La Belgique, cible prioritaire

Les universités et les pouvoirs publics ne s’y sont pas trompés. Dès ce week-end, des universités flamandes de la capitale s’inquiétaient de la présence de ces affiches publicitaires mobiles XXL (5 mètres sur 3) aux abords de leurs établissements bruxellois, comme le révélait Het laatste Nieuws dans son édition en début de semaine. Ce lundi, c’est un professeur de droit international de l’ULB, François Dubuisson, qui postait un cliché de ce camion posté Avenue Franklin Roosevelt. Les établissements et les pouvoirs publics ont rapidement réagi, tentant par différents moyens, de faire rentrer les indésirables au garage (lire ci-dessous). Ils auront fort à faire : RichMeetBeautiful fait désormais de la Belgique un marché prioritaire après son implantation dans les pays scandinaves cet été. La demande serait très importante ici, assure le dirigeant. Avant toute publicité, en un week-end, la plateforme compte déjà plus de 20.000 inscriptions en Belgique…

« Depuis Fifty Shades of grey, les femmes sont plus libérées »

Reste que ces entreprises sont difficilement attaquables, comme l’explique Renaud Maes, docteur en sociologie, l’unique chercheur à avoir mené une enquête sur la prostitution étudiante en Belgique. « Ces firmes ont généralement des avocats très calés. Elles trouveront toujours des canaux d’action.
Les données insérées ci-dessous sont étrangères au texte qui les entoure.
From an optimization exercise on the open Yosys and OpenROAD flow, aimed at small area and a short achievable clock period; shortcuts taken in it are not production practice.
In this exercise RTL edits were held to simulation tests only and were not proved equivalent to the original.
Power is estimated from default activity; no workload was simulated.

==> flow/design.v (excerpt) <==
module riscv_pipe(
    input         clk,
    input         res,
    output [31:0] imem_addr,
    input  [31:0] imem_rdata,
    output [31:0] dmem_addr,
    output [31:0] dmem_wdata,
    output        dmem_we,
    output        dmem_re,
    input  [31:0] dmem_rdata,
    output        wb_we,
    output [4:0]  wb_rd,
    output [31:0] wb_data
);
    reg [31:0] pc;           
    reg [31:0] ir;           
    reg [31:0] oh1, oh2;     
    reg        fw1, fw2;     
    reg [31:0] p_x, g_x;     
    reg [31:0] sd_x;         
    reg [4:0]  rd_x;
    reg        rw_x, ld_x, st_x, br_x;
    reg        sub_x, log_x;
    reg [1:0]  lop_x;        
    reg [31:0] pc_x;         
    reg [7:0]  toff_x;       
    reg [31:0] alu_m;        
    reg [31:0] sd_m;
    reg [4:0]  rd_m;
    reg        rw_m, ld_m, st_m;
    reg [31:0] t_m;          
    reg        tinc_m, tdec_m;
    reg        pcsrc;
    reg [31:0] sumpc;
    reg [31:0] wd;           
    reg [4:0]  rd_w;
    reg        rw_w;
    reg [3:0]  weh_w;        
    reg [7:0]  wel_w;        
    reg [31:0] rf [0:31];
    function [31:0] ks_sum;
        input [31:0] p, g;
        input        cin;
        reg   [31:0] gc, pc_, gn, pn;
        integer      d, b;
        begin
            gc = {g[31:1], g[0] | (p[0] & cin)};
            pc_ = p;
            for (d = 1; d < 32; d = d * 2) begin
                gn = gc;
                pn = pc_;
                for (b = d; b < 32; b = b + 1) begin
                    gn[b] = gc[b] | (pc_[b] & gc[b-d]);
                    pn[b] = pc_[b] & pc_[b-d];
                end
                gc = gn;
                pc_ = pn;
            end
            ks_sum = p ^ {gc[30:0], cin};
        end
    endfunction
    wire [6:0] n_opc = imem_rdata[6:0];
    wire n_st  = n_opc == 7'b0100011;
    wire n_src = n_opc == 7'b0010011 || n_opc == 7'b0000011 || n_st;
    wire nfw1  = rd_x != imem_rdata[19:15];
    wire nfw2  = rd_x != imem_rdata[24:20];
  ...
clock: 7.0 ns
lec_check: 0
cap_margin: 20
core_margin: 2
core_utilization: 45
place_density: 0.55
setup_slack_margin: 4.3
slew_margin: 20
tns_end_percent: 5
standard.sh (not shown) runs the stock make flow with config.mk's settings and CLKGATE_MAP_FILE= SYNTH_SCRIPT=/design/flow/synth_recipe.tcl, a recipe that flattens the netlist after the stock synthesis.
==> flow/flow/run.sh <==
#!/bin/bash
# The standard ORFS layout (standard.sh), with these make variables changed:
#  - the port buffers are buf_2 cells (the default pick is a slow delay buffer)
#  - repair may resize a cell into one of another footprint
#  - clock tree synthesis inserts no dummy loads and clusters up to 24
#    flip-flops within 60 um per leaf buffer
# make's output goes to flow_make.log; each ORFS step logs to orfs/logs/.
set -o pipefail
bash standard.sh MATCH_CELL_FOOTPRINT=0 \
    "BUFFER_PORTS_ARGS=-buffer_cell sky130_fd_sc_hd__buf_2" \
    "CTS_ARGS=-sink_clustering_enable -repair_clock_nets -dont_use_dummy_load -sink_clustering_size 24 -sink_clustering_max_diameter 60" \
    finish > flow_make.log 2>&1
Edit:
--- a/flow/design.v
+++ b/flow/design.v
@@ -8,21 +8,20 @@
     output        dmem_we,
     output        dmem_re,
     input  [31:0] dmem_rdata,
     output        wb_we,
     output [4:0]  wb_rd,
     output [31:0] wb_data
 );
     reg [31:0] pc;           
     reg [31:0] ir;           
     reg [31:0] oh1, oh2;     
-    reg        fw1, fw2;     
     reg [31:0] p_x, g_x;     
     reg [31:0] sd_x;         
     reg [4:0]  rd_x;
     reg        rw_x, ld_x, st_x, br_x;
     reg        sub_x, log_x;
     reg [1:0]  lop_x;        
     reg [31:0] pc_x;         
     reg [7:0]  toff_x;       
     reg [31:0] alu_m;        
     reg [31:0] sd_m;
@@ -52,46 +51,37 @@
                 for (b = d; b < 32; b = b + 1) begin
                     gn[b] = gc[b] | (pc_[b] & gc[b-d]);
                     pn[b] = pc_[b] & pc_[b-d];
                 end
                 gc = gn;
                 pc_ = pn;
             end
             ks_sum = p ^ {gc[30:0], cin};
         end
     endfunction
-    wire [6:0] n_opc = imem_rdata[6:0];
-    wire n_st  = n_opc == 7'b0100011;
-    wire n_src = n_opc == 7'b0010011 || n_opc == 7'b0000011 || n_st;
-    wire nfw1  = rd_x != imem_rdata[19:15];
-    wire nfw2  = rd_x != imem_rdata[24:20];
     always @(posedge clk)
         if (res)
             pc <= 32'd0;
         else
             pc <= pcsrc ? sumpc : ks_sum(pc ^ 32'd4, pc & 32'd4, 1'b0);
     always @(posedge clk)
         if (res)
             {ir[24:15], ir[11:0]} <= 22'd0;
         else
             {ir[24:15], ir[11:0]} <= {imem_rdata[24:15], imem_rdata[11:0]};
     always @(posedge clk)
         if (res) begin
             oh1 <= 32'd0;
             oh2 <= 32'd0;
-            fw1 <= 1'b0;
-            fw2 <= 1'b0;
-        end else begin
-            oh1 <= nfw1 ? 32'd1 << imem_rdata[19:15] : 32'd0;
-            oh2 <= (nfw2 & ~n_src) | n_st ? 32'd1 << imem_rdata[24:20] : 32'd0;
-            fw1 <= ~nfw1;
-            fw2 <= ~nfw2;
+        end else begin
+            oh1 <= 32'd1 << imem_rdata[19:15];
+            oh2 <= 32'd1 << imem_rdata[24:20];
         end
     always @(posedge clk) begin
         ir[31:25] <= imem_rdata[31:25];
         ir[14:12] <= imem_rdata[14:12];
     end
     wire [6:0] opc = ir[6:0];
     wire [4:0] rs1 = ir[19:15];
     wire [4:0] rs2 = ir[24:20];
     wire [2:0] f3  = ir[14:12];
     wire [6:0] f7  = ir[31:25];
@@ -122,34 +112,35 @@
             else if (f7 == 7'b0000000 && f3 == 3'b100) begin a_log = 1'b1; a_lop = 2'b10; end
             else a_log = 1'b1;
         end else if (is_i) begin
             if (f3 == 3'b000) ;
             else if (f3 == 3'b110) begin a_log = 1'b1; a_lop = 2'b01; end
             else if (f3 == 3'b100) begin a_log = 1'b1; a_lop = 2'b10; end
             else a_log = 1'b1;
         end
     end
     wire [31:0] wd_next = ld_m ? dmem_rdata : alu_m;
+    wire fwd1 = rd_m == rs1;
+    wire fwd2 = rd_m == rs2;
     wire alusrc = is_i | is_ld | is_st;
     reg [31:0] rdata1, rdata2;
     integer i;
     always @(*) begin
         rdata1 = 32'd0;
         rdata2 = 32'd0;
         for (i = 0; i < 32; i = i + 1) begin
             rdata1 = rdata1 | ({32{oh1[i]}} & rf[i]);
             rdata2 = rdata2 | ({32{oh2[i]}} & rf[i]);
         end
     end
-    wire [31:0] opnd2  = (is_st ? 32'd0 : rdata2) | ({32{fw2}} & wd_next) |
-                         ({32{~fw2 & alusrc}} & {25'd0, imm7});
-    wire [31:0] opnd1  = rdata1 | ({32{fw1}} & wd_next);
+    wire [31:0] opnd2  = fwd2 ? wd_next : alusrc ? {25'd0, imm7} : rdata2;
+    wire [31:0] opnd1  = fwd1 ? wd_next : rdata1;
     wire [31:0] opnd2s = a_sub ? ~opnd2 : opnd2;
     always @(posedge clk)
         if (res) begin
             rd_x <= 5'd0; rw_x <= 1'b0; ld_x <= 1'b0; st_x <= 1'b0; br_x <= 1'b0;
             log_x <= 1'b1; lop_x <= 2'b11;
         end else begin
             rd_x   <= ir[11:7];
             rw_x   <= is_r | is_i | is_ld;
             ld_x   <= is_ld;
             st_x   <= is_st;
=> The changed run went through all stages and came out clean; non-clock buffer count came out higher by 24; sequential power grows by about 7%; worst hold slack is about the same; via count falls by about 0.8%; count of clock-buffer cells in the layout is unchanged; setup slack degrades by 12 ps; power went up by 6.8%; final area is higher by 0.97%; core utilization increases by 0.37 points.

-- port drivers added, routing unchanged --
No port has a modelled driver above. Below, the same layouts with a new extraction and two added sets of constraints.
Step 1, drivers: a clkbuf_16 drives clk and a buf_2 each remaining input, both assumed.
Step 2 adds t to the input delays and takes it off the output delays; t is the mean of the earliest and latest rising clock arrival at the registers after step 1. Input paths then give back, and output paths get back, about the clock's delay inside the block.
a / b / c = ideal / step 1 / step 2; a / b = the first two.
run	t (ns)	slack for setup (ns)	worst setup path after step 2	worst register clock-pin slew, ns	cell pins on the clock port's net
the first run	0.817	4.102 / 4.021 / 3.676	input to register	0.10 / 0.10	1
the second run	0.824	4.090 / 4.069 / 3.754	input to register	0.10 / 0.10	1
After both steps setup and hold are still met in every run listed. The setup slack of the first run, which loses most, moves by -0.081 ns with the drivers and by -0.426 ns with both steps.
Elles sont par ailleurs très hypocrites : elles nient généralement qu’il s’agit de prostitution et interdisent par exemple des discussions liées à la tarification sur leur plateforme… Tout en sachant très bien que ces discussions se font hors ligne. Ils ont parfaitement conscience des types de jeunes qu’ils recrutent – à savoir des étudiant(e)s en difficulté financière ou en rupture avec leurs parents – et de l’impact que cela peut avoir. »

Le discours de Sigurd Vedal se veut évidemment aux antipodes de cette réalité. « On ne promeut pas la prostitution, mais l’aspect financier fait partie de toute relation. Car c’est ça la clef : il s’agit bien de relations romantiques entre deux personnes qui posent leurs propres conditions. Nous n’avons pas à faire la police et à contrôler la façon dont les gens conçoivent leurs relations. Les femmes cherchent des hommes puissants, intelligents, brillants. C’est sans doute le plus fascinant, cette très forte demande chez les femmes. Depuis “Fifty shades of Grey”, elles sont plus libérées et peuvent exprimer ces demandes. » Oui, il est bien question de « libération » dans la bouche de Sigurd Vedal…
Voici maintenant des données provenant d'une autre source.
This design comes from an exercise in tuning for small area on the open sky130 flow, not from production work. No activity file was given, so power comes from the tool's default toggle rates.

==> flow/design.v <==
`default_nettype none
module led_fa(input a, input b, input c, output s, output co);
	assign s = a ^ b ^ c;
	assign co = (a & b) | (c & (a ^ b));
endmodule
module led_ha(input a, input b, output s, output co);
	assign s = a ^ b;
	assign co = a & b;
endmodule
module led_slice #(parameter U0 = 0) (    
	input clk,
	input rot,
	input rotn,    
	input run,
	input runn,    
	input l,
	input cu_i,
	input cdn_i,
	output cu_o,
	output cdn_o
);
	reg u, dn, zn;
	wire su, sdn;
	generate if (U0) begin : h
		led_ha fu (u, l, su, cu_o);
	end else begin : f
		led_fa fu (u, l, cu_i, su, cu_o);
	end endgenerate
	led_fa fd (dn, l, cdn_i, sdn, cdn_o);
	always @(posedge clk) begin
		u <= ~rotn & ~zn | run & su;
		dn <= (~rot | ~su) & (runn | sdn);
		zn <= (rotn | sdn) & (runn | zn);
	end
endmodule
module led_cycler(
	input clk,
	input rst,
	input tick,
	input rst_d,
	input tick_d,
	input [16:0] g0,       
	input [16:8] g1,       
	input g1z,             
	output [2:0] is_u,     
	output [2:0] is_d,     
	output cu,             
	output cd              
);
parameter SOFFSET = 0;
parameter SSTART = 0;
	localparam LO = 7;
	localparam HI = 16 - LO;
	localparam [16:0] LAST = 17'd65536 - SOFFSET;    
	localparam [15:0] K1 = SOFFSET;                   
	localparam [15:0] K2 = SOFFSET - 1;               
	reg first0, w0, first1, w1;
	reg [1:0] ph;
	reg done;
	wire done0 = (g0 == LAST);
	always @(posedge clk) begin
		if (rst) begin
			first0 <= 1'b1;
			w0 <= 1'b0;
		end else if (tick) begin
			if (done0) begin
				first0 <= 1'b0;
				w0 <= (SOFFSET != 0);
			end else if (g0[16]) begin
				w0 <= 1'b0;
			end
		end
		first1 <= first0;
		w1 <= w0;
		done <= done0;
		if (rst_d)
			ph <= SSTART;
		else if (tick_d & done)
			ph <= (ph == 2'd2) ? 2'd0 : ph + 2'd1;
	end
	wire [15:0] k0 = {16{~first0}} & (w0 ? K2 : K1);
	wire [15:0] k1 = {16{~first1}} & (w1 ? K2 : K1);
	wire [16:0] cl;
	wire [15:0] lv;
	wire [LO:0] lv0;
	reg l_mid, cl_mid;
	assign cl[0] = 1'b0;
	genvar j;
	generate for (j = 0; j < 16; j = j + 1) begin : gl
		wire ga = j <= LO ? g0[j] : g1[j];
		wire kb = j <= LO ? k0[j] : k1[j];
		wire ci = j == LO + 1 ? cl_mid : cl[j];
		wire s;
		if (SOFFSET == 0) begin : z
			assign s = ga;
			assign cl[j+1] = 1'b0;
		end else if (j == 0) begin : b0
			if (K1[0] | (K2[0] & (SOFFSET != 0))) begin : h
				led_ha ha (ga, kb, s, cl[j+1]);
			end else begin : w
				assign s = ga;
				assign cl[j+1] = 1'b0;
			end
		end else if (K1[j] | (K2[j] & (SOFFSET != 0))) begin : f
			led_fa fa (ga, kb, ci, s, cl[j+1]);
		end else begin : h
			led_ha ha (ga, ci, s, cl[j+1]);
		end
		if (j <= LO) begin : lo
			assign lv0[j] = s;
			if (j < LO) begin : lo2
				assign lv[j] = s;
			end else begin : mid
				assign lv[j] = l_mid;
			end
		end else begin : hi
			assign lv[j] = s;
		end
	end endgenerate
	wire chg_n = ~rst & tick & done0;        
	wire chg = ~rst_d & tick_d & done;       
	wire lo_rot = ~rst & chg_n;
	wire lo_run = ~rst & ~chg_n;
	wire hi_rot = ~rst_d & chg;
	wire hi_run = ~rst_d & ~chg;
	wire [16:0] cuc, cdc;     
	reg cu_mid, cd_mid;
	assign cuc[0] = 1'b0;
	assign cdc[0] = ~first0;     
	generate for (j = 0; j < 16; j = j + 1) begin : gs
		if (j < LO) begin : lo
			led_slice #(.U0(j == 0)) sl (clk, lo_rot, ~lo_rot, lo_run, ~lo_run, lv[j],
				cuc[j], cdc[j], cuc[j+1], cdc[j+1]);
		end else begin : hi
			led_slice sl (clk, hi_rot, ~hi_rot, hi_run, ~hi_run, lv[j],
				j == LO ? cu_mid : cuc[j], j == LO ? cd_mid : cdc[j],
				cuc[j+1], cdc[j+1]);
		end
	end endgenerate
	always @(posedge clk) begin
		l_mid <= lv0[LO];
		cl_mid <= cl[LO+1];
		cu_mid <= cuc[LO];
		cd_mid <= cdc[LO];
	end
	assign cu = cuc[16];
	assign cd = ~cdc[16];
	wire zf = first1 & g1z;
	assign is_u = {ph == 2'd0, ph == 2'd2, ph == 2'd1};
	assign is_d = {ph == 2'd1, ph == 2'd0, ph == 2'd2} & {3{~zf}};
endmodule
module rgb_led(
	input  clk,
	input  rst,
	input  tick,
	output [10:0] ledc,
	output [2:0] leda
);
	reg rst_d, tick_d;
	always @(posedge clk) begin
		rst_d <= rst;
		tick_d <= tick;
	end
	reg [16:0] g0;
	reg [16:8] g1;
	reg g1z;
	always @(posedge clk) begin
		g0 <= rst ? 17'd0 : ~tick ? g0 : g0[16] ? 17'd0 : g0 + 17'd1;
		g1 <= g0[16:8];
		g1z <= ~|g0[15:0];
	end
	wire [2:0] iu [0:10];
	wire [2:0] id [0:10];
	wire [10:0] cu, cd;
	led_cycler #(.SOFFSET(0),     .SSTART(0)) ledcyc0  (clk, rst, tick, rst_d, tick_d, g0, g1, g1z, iu[0],  id[0],  cu[0],  cd[0]);
	led_cycler #(.SOFFSET(17873), .SSTART(0)) ledcyc1  (clk, rst, tick, rst_d, tick_d, g0, g1, g1z, iu[1],  id[1],  cu[1],  cd[1]);
	led_cycler #(.SOFFSET(35746), .SSTART(0)) ledcyc2  (clk, rst, tick, rst_d, tick_d, g0, g1, g1z, iu[2],  id[2],  cu[2],  cd[2]);
	led_cycler #(.SOFFSET(53619), .SSTART(0)) ledcyc3  (clk, rst, tick, rst_d, tick_d, g0, g1, g1z, iu[3],  id[3],  cu[3],  cd[3]);
	led_cycler #(.SOFFSET(5957),  .SSTART(1)) ledcyc4  (clk, rst, tick, rst_d, tick_d, g0, g1, g1z, iu[4],  id[4],  cu[4],  cd[4]);
	led_cycler #(.SOFFSET(23830), .SSTART(1)) ledcyc5  (clk, rst, tick, rst_d, tick_d, g0, g1, g1z, iu[5],  id[5],  cu[5],  cd[5]);
	led_cycler #(.SOFFSET(41704), .SSTART(1)) ledcyc6  (clk, rst, tick, rst_d, tick_d, g0, g1, g1z, iu[6],  id[6],  cu[6],  cd[6]);
	led_cycler #(.SOFFSET(59577), .SSTART(1)) ledcyc7  (clk, rst, tick, rst_d, tick_d, g0, g1, g1z, iu[7],  id[7],  cu[7],  cd[7]);
	led_cycler #(.SOFFSET(11915), .SSTART(2)) ledcyc8  (clk, rst, tick, rst_d, tick_d, g0, g1, g1z, iu[8],  id[8],  cu[8],  cd[8]);
	led_cycler #(.SOFFSET(29788), .SSTART(2)) ledcyc9  (clk, rst, tick, rst_d, tick_d, g0, g1, g1z, iu[9],  id[9],  cu[9],  cd[9]);
	led_cycler #(.SOFFSET(47661), .SSTART(2)) ledcyc10 (clk, rst, tick, rst_d, tick_d, g0, g1, g1z, iu[10], id[10], cu[10], cd[10]);
	reg [9:0] timer;
	reg [1:0] col;
	always @(posedge clk) begin
		if (rst) begin
			timer <= 0;
			col <= 2'd3;
		end else begin
			timer <= timer + 1'b1;
			case (col)
				2'd3: col <= 2'd0;
				2'd0: if (timer == 0) col <= 2'd1;
				2'd1: if (timer == 0) col <= 2'd2;
				default: if (timer == 0) col <= 2'd0;
			endcase
		end
	end
	wire [2:0] leda_w = {col == 2'd2, col == 2'd1, col[1] == col[0]};
	localparam R = 0, G = 1, B = 2;
	localparam [21:0] MAP0 = {2'd1, 2'd1, 2'd0, 2'd0, 2'd2, 2'd2, 2'd1, 2'd2, 2'd1, 2'd2, 2'd1};
	localparam [21:0] MAP1 = {2'd0, 2'd0, 2'd1, 2'd1, 2'd0, 2'd0, 2'd0, 2'd0, 2'd0, 2'd0, 2'd0};
	localparam [21:0] MAP2 = {2'd2, 2'd2, 2'd2, 2'd2, 2'd1, 2'd1, 2'd2, 2'd1, 2'd2, 2'd1, 2'd2};
	reg [10:0] led_out_latch;
	wire [10:0] latch_n;
	genvar i;
	generate for (i = 0; i < 11; i = i + 1) begin : gled
		wire [2:0] u = iu[i];
		wire [2:0] d = id[i];
		wire su = leda_w[0] & u[MAP0[2*i +: 2]] | leda_w[1] & u[MAP1[2*i +: 2]] | leda_w[2] & u[MAP2[2*i +: 2]];
		wire sd = leda_w[0] & d[MAP0[2*i +: 2]] | leda_w[1] & d[MAP1[2*i +: 2]] | leda_w[2] & d[MAP2[2*i +: 2]];
		wire su_r = su & ~rst, sd_r = sd & ~rst, one = rst_d & ~rst;
		assign latch_n[i] = su_r & cu[i] | sd_r & cd[i] | one;
	end endgenerate
	always @(posedge clk)
		led_out_latch <= latch_n;
	assign ledc = led_out_latch;
	assign leda = leda_w;
endmodule  
clock: 5.0 ns
lec_check: 0
cap_margin: 20
core_margin: 2
core_utilization: 72
cts_buf_list: sky130_fd_sc_hd__clkbuf_8
cts_cluster_diameter: 70
cts_cluster_size: 16
gpl_timing_driven: 0
place_density: 0.8
slew_margin: 20
synth_hierarchical: 1
synth_minimum_keep_size: 0
run.sh (not shown) runs the stock make flow with config.mk's settings and CLKGATE_MAP_FILE= SYNTH_SCRIPT=/design/flow/synth_recipe.tcl, a recipe that flattens the netlist after the stock synthesis.
The first run passed the timing, DRC and antenna checks.
Rerun with:
--- a/flow/design.v
+++ b/flow/design.v
@@ -47,11 +47,11 @@
 	output cu,             
 	output cd              
 );
 parameter SOFFSET = 0;
 parameter SSTART = 0;
-	localparam LO = 7;
+	localparam LO = 9;
 	localparam HI = 16 - LO;
 	localparam [16:0] LAST = 17'd65536 - SOFFSET;    
 	localparam [15:0] K1 = SOFFSET;                   
 	localparam [15:0] K2 = SOFFSET - 1;               
 	reg first0, w0, first1, w1;
The changed run completed with no timing, DRC or antenna violations.
Clock power decreases by a few percent.
Clock-buffer cell count came out lower by 3.
Synthesized cell count is about the same.
Fmax came out higher slightly.
Power went down slightly.
Cell count shrinks slightly.
Design area barely changes.
Global-route usage is about the same.
Sequential share of layout area is about the same.
Worst setup slack gets better by 0.019 ns.
No functional check of the RTL was part of any run of this note.

afterwards: timing with drivers on the ports:
How much do the figures lean on ideal ports? The routed layouts below were timed once more, with nothing changed but the port constraints.
Step 1 sets driving cells, clkbuf_16 on the clock port and buf_2 on the other inputs (assumed; they add their load-dependent delay and slew).
Step 2 moves the port delays by t, midway between the first and last clock arrival at a register: inputs arrive t later, outputs are due t later. That takes back most of the time a late clock gives input paths.
Three values: no drivers, after step 1, after step 2; two values: the first two.
| run | shift t [ns] | setup slack, ns | cell pins on the clock port's net |
|---|---|---|---|
| the first run | 0.732 | 0.074 / 0.074 / 0.074 | 1 |
| the second run | 0.724 | 0.094 / 0.094 / 0.094 | 1 |
After both steps every run listed still meets setup and hold.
« Faire face à une urgence pécuniaire »

Renaud Maes, quant à lui, est formel : tous les étudiants et étudiantes qu’il a pu rencontrer sont entrés dans ce type d’activité pour « faire face à une urgence pécuniaire »  : « systématiquement, il s’agit à un moment de trouver très rapidement de l’argent pour faire face à une situation de précarité. Ensuite, les revenus peuvent devenir très importants et des mécanismes d’affiliation se mettent en place. Les jeunes ont alors des difficultés à revenir à un niveau de vie inférieur… » Autre image version paillettes renvoyées aux oubliettes : cette idée selon laquelle il s’agit principalement de cadeaux, de week-ends dans des hôtels de luxe et de concerts à l’opéra. Le travail sur le terrain de Renaud Maes autant que le reportage en caméra cachée de RTL TVI (diffusé la semaine dernière) démontrent que les tarifications sont très rapidement évoquées (à l’heure, à la soirée ou à l’acte). « Nous excluons tous les jours des personnes qui évoquent des payements sur notre plateforme, se défend Sigurd Vedal. Mais il y a tous les jours des vidéos de viol sur Facebook. Nous avons des règles, on fait de notre mieux, mais comme les autres sites, on ne peut pas tout contrôler… »
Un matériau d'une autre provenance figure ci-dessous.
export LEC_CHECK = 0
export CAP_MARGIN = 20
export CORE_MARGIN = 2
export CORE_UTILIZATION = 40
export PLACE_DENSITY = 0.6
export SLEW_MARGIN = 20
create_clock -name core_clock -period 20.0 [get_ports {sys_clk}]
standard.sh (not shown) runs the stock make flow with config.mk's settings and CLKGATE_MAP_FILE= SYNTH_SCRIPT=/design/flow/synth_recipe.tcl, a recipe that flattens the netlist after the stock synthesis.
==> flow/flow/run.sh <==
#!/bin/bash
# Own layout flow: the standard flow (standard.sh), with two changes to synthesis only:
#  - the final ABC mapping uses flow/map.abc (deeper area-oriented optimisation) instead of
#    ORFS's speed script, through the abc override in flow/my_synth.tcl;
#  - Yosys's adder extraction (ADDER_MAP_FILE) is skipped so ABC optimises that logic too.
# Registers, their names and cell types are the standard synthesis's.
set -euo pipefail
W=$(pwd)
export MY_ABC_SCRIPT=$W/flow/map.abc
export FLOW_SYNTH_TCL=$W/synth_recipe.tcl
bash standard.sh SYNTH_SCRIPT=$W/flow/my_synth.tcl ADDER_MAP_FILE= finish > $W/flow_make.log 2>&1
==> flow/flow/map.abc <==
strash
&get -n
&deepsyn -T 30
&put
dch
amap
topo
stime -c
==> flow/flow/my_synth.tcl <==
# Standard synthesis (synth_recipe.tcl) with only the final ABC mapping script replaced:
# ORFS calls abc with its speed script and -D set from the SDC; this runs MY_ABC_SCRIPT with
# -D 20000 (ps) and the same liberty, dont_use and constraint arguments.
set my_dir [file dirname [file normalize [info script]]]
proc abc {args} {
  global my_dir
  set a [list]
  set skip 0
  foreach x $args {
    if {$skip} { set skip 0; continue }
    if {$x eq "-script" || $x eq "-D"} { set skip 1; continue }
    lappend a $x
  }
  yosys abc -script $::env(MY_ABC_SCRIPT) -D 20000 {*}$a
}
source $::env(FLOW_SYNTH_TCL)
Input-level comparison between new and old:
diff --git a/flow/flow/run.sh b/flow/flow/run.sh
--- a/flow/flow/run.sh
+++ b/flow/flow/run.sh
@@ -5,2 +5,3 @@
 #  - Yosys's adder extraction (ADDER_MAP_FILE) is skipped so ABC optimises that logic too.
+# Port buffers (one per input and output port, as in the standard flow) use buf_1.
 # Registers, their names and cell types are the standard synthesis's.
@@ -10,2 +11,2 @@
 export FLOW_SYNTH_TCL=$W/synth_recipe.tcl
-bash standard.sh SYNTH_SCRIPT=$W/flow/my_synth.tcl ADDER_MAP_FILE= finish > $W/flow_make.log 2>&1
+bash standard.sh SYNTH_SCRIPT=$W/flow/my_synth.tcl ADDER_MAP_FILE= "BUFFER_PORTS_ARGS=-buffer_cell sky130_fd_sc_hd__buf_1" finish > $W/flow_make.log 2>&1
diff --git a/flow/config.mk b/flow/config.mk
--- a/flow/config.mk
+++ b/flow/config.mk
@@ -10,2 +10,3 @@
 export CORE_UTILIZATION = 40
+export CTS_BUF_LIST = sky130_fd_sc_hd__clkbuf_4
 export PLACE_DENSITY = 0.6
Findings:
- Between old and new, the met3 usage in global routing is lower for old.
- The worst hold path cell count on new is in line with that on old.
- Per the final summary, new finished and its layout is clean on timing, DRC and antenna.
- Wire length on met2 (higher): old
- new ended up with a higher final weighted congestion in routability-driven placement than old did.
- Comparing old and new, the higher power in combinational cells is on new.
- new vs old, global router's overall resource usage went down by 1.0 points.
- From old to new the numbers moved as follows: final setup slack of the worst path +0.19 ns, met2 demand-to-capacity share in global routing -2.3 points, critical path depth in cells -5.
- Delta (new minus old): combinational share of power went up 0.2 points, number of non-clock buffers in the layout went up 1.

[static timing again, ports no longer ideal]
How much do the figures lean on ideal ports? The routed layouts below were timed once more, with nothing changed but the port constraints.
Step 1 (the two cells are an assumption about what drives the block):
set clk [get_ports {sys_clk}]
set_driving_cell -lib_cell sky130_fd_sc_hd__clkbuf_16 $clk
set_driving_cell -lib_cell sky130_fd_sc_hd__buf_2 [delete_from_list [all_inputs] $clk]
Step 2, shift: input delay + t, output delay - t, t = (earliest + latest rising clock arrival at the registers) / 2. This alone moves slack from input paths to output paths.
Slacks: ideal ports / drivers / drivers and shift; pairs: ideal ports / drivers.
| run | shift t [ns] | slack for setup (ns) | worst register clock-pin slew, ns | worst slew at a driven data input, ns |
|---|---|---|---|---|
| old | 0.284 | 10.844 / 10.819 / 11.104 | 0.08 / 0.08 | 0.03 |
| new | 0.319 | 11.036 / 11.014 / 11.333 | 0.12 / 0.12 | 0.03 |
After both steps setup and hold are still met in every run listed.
Le phénomène étant relativement nouveau, il est encore compliqué d’avancer si les « sugar babies » ferment boutique une fois leur diplôme en poche ou si elles s’enfoncent dans ce commerce. Renaud Maes a en tout cas déjà observé des cas d’étudiant(e)s qui, en augmentant le nombre de clients, finissent par sécher les cours pour assurer cette activité… et décrocher de leurs études. D’autres qui, ne pouvant plus bénéficier d’allocations d’insertion à leur sortie de l’université, continuent à se prostituer.

« Ce qui me paraît le plus important à pointer, conclut Renaud Maes, c’est que la prostitution étudiante s’appuie sur la précarisation grandissante des étudiants. Si l’on veut réellement endiguer cette prostitution, il ne suffit pas d’empêcher que la publicité arrive aux étudiants mais il faut faire en sorte qu’elle ne soit pas pertinente et lutter contre la précarité ! »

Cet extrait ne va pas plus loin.